▶ **Try it**
Every line holding the string "placement" should be copied out of the listing.

++++++

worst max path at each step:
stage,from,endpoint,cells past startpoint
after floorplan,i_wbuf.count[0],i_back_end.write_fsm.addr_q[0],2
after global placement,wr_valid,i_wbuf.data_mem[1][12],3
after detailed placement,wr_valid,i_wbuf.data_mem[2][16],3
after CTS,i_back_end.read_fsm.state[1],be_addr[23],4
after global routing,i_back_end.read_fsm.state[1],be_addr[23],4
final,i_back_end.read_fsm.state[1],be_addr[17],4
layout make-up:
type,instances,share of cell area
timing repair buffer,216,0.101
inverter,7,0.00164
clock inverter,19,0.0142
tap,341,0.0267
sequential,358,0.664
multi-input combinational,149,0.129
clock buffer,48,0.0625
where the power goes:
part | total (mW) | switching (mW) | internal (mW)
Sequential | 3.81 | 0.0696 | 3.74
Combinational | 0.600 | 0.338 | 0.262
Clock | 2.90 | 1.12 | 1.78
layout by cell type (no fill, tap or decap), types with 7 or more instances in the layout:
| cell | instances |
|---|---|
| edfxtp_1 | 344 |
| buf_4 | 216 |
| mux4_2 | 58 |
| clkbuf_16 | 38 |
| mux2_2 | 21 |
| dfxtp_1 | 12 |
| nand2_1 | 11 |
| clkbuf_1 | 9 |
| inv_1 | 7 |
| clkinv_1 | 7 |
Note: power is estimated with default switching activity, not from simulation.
--- config.mk ---
export PLATFORM = sky130hd
export DESIGN_NAME = mem_cmd_arbiter
export DESIGN_NICKNAME = d
export VERILOG_FILES = /design/src/design/ddr_bridge_pkg.sv /design/src/design/mem_cmd_arbiter.sv
export VERILOG_INCLUDE_DIRS = /design/src /design/src/design
export SDC_FILE = /design/constraint.sdc
export NUM_CORES = 1
export LEC_CHECK = 0
export BUFFER_PORTS_ARGS = -buffer_cell sky130_fd_sc_hd__buf_2
export CORE_AREA = 3 3 63 65
export DETAILED_ROUTE_END_ITERATION = 12
export DIE_AREA = 0 0 66 68
export PLACE_DENSITY_LB_ADDON = 0.08
export SYNTH_ARGS = -nofsm -noshare
export SYNTH_HDL_FRONTEND = slang
export SYNTH_SLANG_ARGS = --single-unit
--- constraint.sdc ---
create_clock -name s_axi_aclk -period 1.3 [get_ports s_axi_aclk]
set_input_delay 0.13 -clock s_axi_aclk [delete_from_list [all_inputs] [get_ports s_axi_aclk]]
set_output_delay 0.13 -clock s_axi_aclk [all_outputs]
set_load 0.01 [all_outputs]
--- src/design/ddr_bridge_config.svh ---
`ifndef DDR_BRIDGE_CONFIG_SVH
`define DDR_BRIDGE_CONFIG_SVH

////////////////////////////////////////////////////////////////////////
// Memory side widths
////////////////////////////////////////////////////////////////////////

// One DDR beat and its byte strobes
`define DDR_DATA_W 512
`define DDR_STRB_W 64

// Request address as seen by the requester
`define DDR_ADDR_W 64

// Controller address field, taken from the request address at bit 3
`define APP_ADDR_W 28
`define APP_ADDR_LSB 3

////////////////////////////////////////////////////////////////////////
// Register bus widths
////////////////////////////////////////////////////////////////////////

`define LITE_ADDR_W 16
`define LITE_DATA_W 32

// Entries per command or data queue
`define CMD_QUEUE_DEPTH 16

`endif

--- src/design/ddr_bridge_pkg.sv ---
`include "ddr_bridge_config.svh"

package ddr_bridge_pkg;

   // Test register offsets
   typedef enum logic [`LITE_ADDR_W-1:0] {
      REG_OPERAND_A = `LITE_ADDR_W'(0),
      REG_OPERAND_B = `LITE_ADDR_W'(4),
      REG_SUM       = `LITE_ADDR_W'(8)
   } reg_offset_e;

   // Controller opcodes
   typedef enum logic [2:0] {
      APP_WRITE        = 3'b000,
      APP_READ         = 3'b001,
      APP_WRITE_MASKED = 3'b011
   } app_cmd_e;

   typedef enum logic {
      SIDE_WRITE = 1'b0,
      SIDE_READ  = 1'b1
   } arb_side_e;

   typedef struct packed {
      logic                    awvalid;
      logic [`LITE_ADDR_W-1:0] awaddr;
      logic                    wvalid;
      logic [`LITE_DATA_W-1:0] wdata;
   } lite_wr_req_t;

   typedef struct packed {
      logic                    arvalid;
      logic [`LITE_ADDR_W-1:0] araddr;
   } lite_rd_req_t;

   typedef struct packed {
      logic [`DDR_ADDR_W-1:0] addr;
      logic [`DDR_DATA_W-1:0] data;
      logic [`DDR_STRB_W-1:0] strb;
   } mem_wr_req_t;

   // Masked set for a partial write
   typedef struct packed {
      logic                   masked;
      logic [`DDR_ADDR_W-1:0] addr;
   } wr_cmd_entry_t;

   // Mask bit set means byte not written
   typedef struct packed {
      logic [`DDR_STRB_W-1:0] mask;
      logic [`DDR_DATA_W-1:0] data;
   } wr_data_entry_t;

   typedef struct packed {
      logic                   en;
      app_cmd_e               cmd;
      logic [`APP_ADDR_W-1:0] addr;
   } app_req_t;

endpackage

--- src/design/mem_cmd_arbiter.sv ---
`timescale 1ns/1ps
`include "ddr_bridge_config.svh"

module mem_cmd_arbiter (
   input  logic                          s_axi_aclk,
   input  logic                          s_axi_aresetn,
   input  ddr_bridge_pkg::wr_cmd_entry_t wr_cmd,
   input  logic                          wr_cmd_valid,
   output logic                          wr_cmd_pop,
   input  logic [`DDR_ADDR_W-1:0]        rd_addr,
   input  logic                          rd_cmd_valid,
   output logic                          rd_cmd_pop,
   output ddr_bridge_pkg::app_req_t      app_req,
   input  logic                          app_rdy
);

   import ddr_bridge_pkg::*;

   arb_side_e side_q;

   ////////////////////////////////////////////////////////////////////////
   // Ping-pong side select
   ////////////////////////////////////////////////////////////////////////

   // Stay on a side while it has work, otherwise hand over
   always_ff @(posedge s_axi_aclk) begin
      if (!s_axi_aresetn) begin
         side_q <= SIDE_WRITE;
      end else begin
         case (side_q)
            SIDE_WRITE: begin
               if (!wr_cmd_valid) begin
                  side_q <= SIDE_READ;
               end
            end
            SIDE_READ: begin
               if (!rd_cmd_valid) begin
                  side_q <= SIDE_WRITE;
               end
            end
            default: side_q <= SIDE_WRITE;
         endcase
      end
   end

   ////////////////////////////////////////////////////////////////////////
   // Command mux
   ////////////////////////////////////////////////////////////////////////

   always_comb begin
      if (side_q == SIDE_READ) begin
         app_req.en   = rd_cmd_valid;
         app_req.cmd  = APP_READ;
         app_req.addr = rd_addr[`APP_ADDR_LSB +: `APP_ADDR_W];
      end else begin
         app_req.en   = wr_cmd_valid;
         app_req.cmd  = wr_cmd.masked ? APP_WRITE_MASKED : APP_WRITE;
         app_req.addr = wr_cmd.addr[`APP_ADDR_LSB +: `APP_ADDR_W];
      end
   end

   // Head leaves its queue once the controller takes it
   assign wr_cmd_pop = (side_q == SIDE_WRITE) && wr_cmd_valid && app_rdy;
   assign rd_cmd_pop = (side_q == SIDE_READ) && rd_cmd_valid && app_rdy;

endmodule

==> impl_metrics.yaml <==
finish:
  fill_cells: 360
  top_register: "side_q"
  drive_gt1_frac: 0.933
  instances_no_fill: 181
  area_growth_pct: 90.5
  largest_reg_flops: 1
  n_antenna_cell: 0
  reg_top3: "side_q x1"
  final_core_util: 0.310
  fin_area_mm2: 0.00105
  num-nets-final: 271
logic_synthesis:
  synth_nets: 178
  yosys.area.top_type: "mux2_4"
  yosysSeqAreaShare: 0.0363
  yosysTopAreaCellShare: 0.653
  yosysUniqueCellTypes: 16
  synth_area_leaders: "mux2_4 65%, mux2_2 8.2%, buf_12 7.3%, buf_6 4.1%, dfxtp_1 3.6%"
  synth_area_per_cell_um2: 12.5
  ys_seq_elements: 1
  mappedNetlistArea_um2: 552
  ys_warn_count: 0
  synthCells: 44
sta:
  max_freq_mhz: 887
  clock_skew_ns: 0
  setup_tns_ns: 0
  period_share: 0.867
  rsz0062_at_grt: "no"
  finalCriticalPeriod_ns: 1.13
  setup_ws_ns: 0.173
  finalHoldViolCount: 0
  slew_viol_final: 0
  setup_viol: 0
  holdWs_ns: 0.377
job:
  drv_cap: 0
cts:
  holdBufCountCts: 0
  post_cts_resized: 0
  clk_pin_slew_ns: 0
  cts_setup_buffers: 0
  worstSkewPairLatency_ns: 0
outcome:
  status: "complete, no violations"
power:
  power_density_mw_per_mm2: 423
  peakVddDrop_mv: 0.190
  p_leak_nw: 0.619
  fin_total_pwr_uw: 445
setup_path:
  crit_type: "reg -> out"
  cp_max_fo: 21
  cp-start-kind: "register"
  crit_arrival_ns: 1.00
  worstSetupEndpointType: "output port"
  critPathRequiredTime_ns: 1.17
place:
  io_buffer_count: 94
  placedCellCount: 181
  placed_cell_area_mm2: 0.00105
  gp_congestion: 0.625
  place_ws_ns: 0.165
routing:
  dr.pass1.iters: 4
  num_vias: 690
  drc: 0
  ant_nets: 0
  routed_wl_um: 1890
  wire_per_inst_um: 10.5
  drtIter0Drc: 10
  avgViaCountPerCell: 3.81
grt:
  grt_max_degree: 22
  grt_usage: 0.0718
  grt_remaining_overflow: 0
  antenna_found_initial: 0
  grt_first_pass_wirelength_um: 2640
  grt_pass1_vias: 617
worst_hold_path:
  min_path_type: "in -> reg"
die:
  coreArea_mm2: 0.00339
  die_area_mm2: 0.00449
  rows: 21
  start_util: 0.163
  die_y_um: 68
  io_pins: 168
  die_x_um: 66
-- cell type report --
cell class / instances / area (um^2) / area share
inverters: 1 / 3.75 / 0.00357
multi-input cells: 37 / 458 / 0.436
flip-flops and latches: 1 / 21.3 / 0.0202
well taps: 46 / 57.6 / 0.0548
repair buffers: 96 / 510 / 0.486
-- cells in the mapped netlist (all sizes together) --
master  count
mux2       28
buf         5
or2         2
a21boi      1
and3        1
conb        1
dfxtp       1
inv         1
nand2       1
nor2b       1
nor3b       1
o21ai       1
-- cell families (layout without fill, tap and decap cells) --
kind of cell | after synthesis | in the layout | share of synthesized area
flip-flops | 1 | 1 | 0.0363
AND/OR/NAND/NOR | 6 | 6 | 0.0658
AO/OA/AOI/OAI | 2 | 2 | 0.0227
other | 1 | 1 | 0.00680
buffers and inverters | 6 | 97 | 0.134
multiplexers | 28 | 28 | 0.735
-- path summary, 6_finish.rpt --
| path | startpoint | end | slack, ns | cells after the start |
|---|---|---|---|---|
| max | side_q | app_req[15] | 0.17 | 3 |
| min | s_axi_aresetn | side_q | 0.38 | 2 |
| max reg2reg | side_q | side_q | 0.37 | 3 |
| min reg2reg | side_q | side_q | 0.68 | 3 |
-- cells in the final DEF (no fill, tap or decap) --
| master | count |
|---|---|
| buf_12 | 2 |
| dfxtp_2 | 1 |
| a21boi_0 | 1 |
| nor2b_1 | 1 |
| o21ai_0 | 1 |
| conb_1 | 1 |
| buf_2 | 94 |
| mux2_2 | 4 |
| or2_2 | 1 |
| inv_1 | 1 |
| nand2_1 | 1 |
| or2_0 | 1 |
| nor3b_1 | 1 |
| mux2_4 | 24 |
| and3_1 | 1 |
-- report_power, final --
group	internal, mW	switching (mW)	total [mW]
Sequential	0.0342	0.00348	0.0376
Combinational	0.254	0.153	0.407
Clock	0	0	0
Total	0.288	0.157	0.445
-- worst max-delay path: stages (launching register included) --
cell and delay, ns:
dfxtp_2 0.35, buf_12 0.19, mux2_4 0.31, buf_2 0.14
-- routing by layer --
metal	global-route usage	wire (um)	vias to the layer above
met5	0	0	-
met4	0	0	0
met3	0.0411	461	0
met2	0.125	785	64
met1	0.0816	646	285
li1	-	-	341
(Power assumes the default switching activity.)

++++++

▶ **Finished exercise**
after global placement,wr_valid,i_wbuf.data_mem[1][12],3
after detailed placement,wr_valid,i_wbuf.data_mem[2][16],3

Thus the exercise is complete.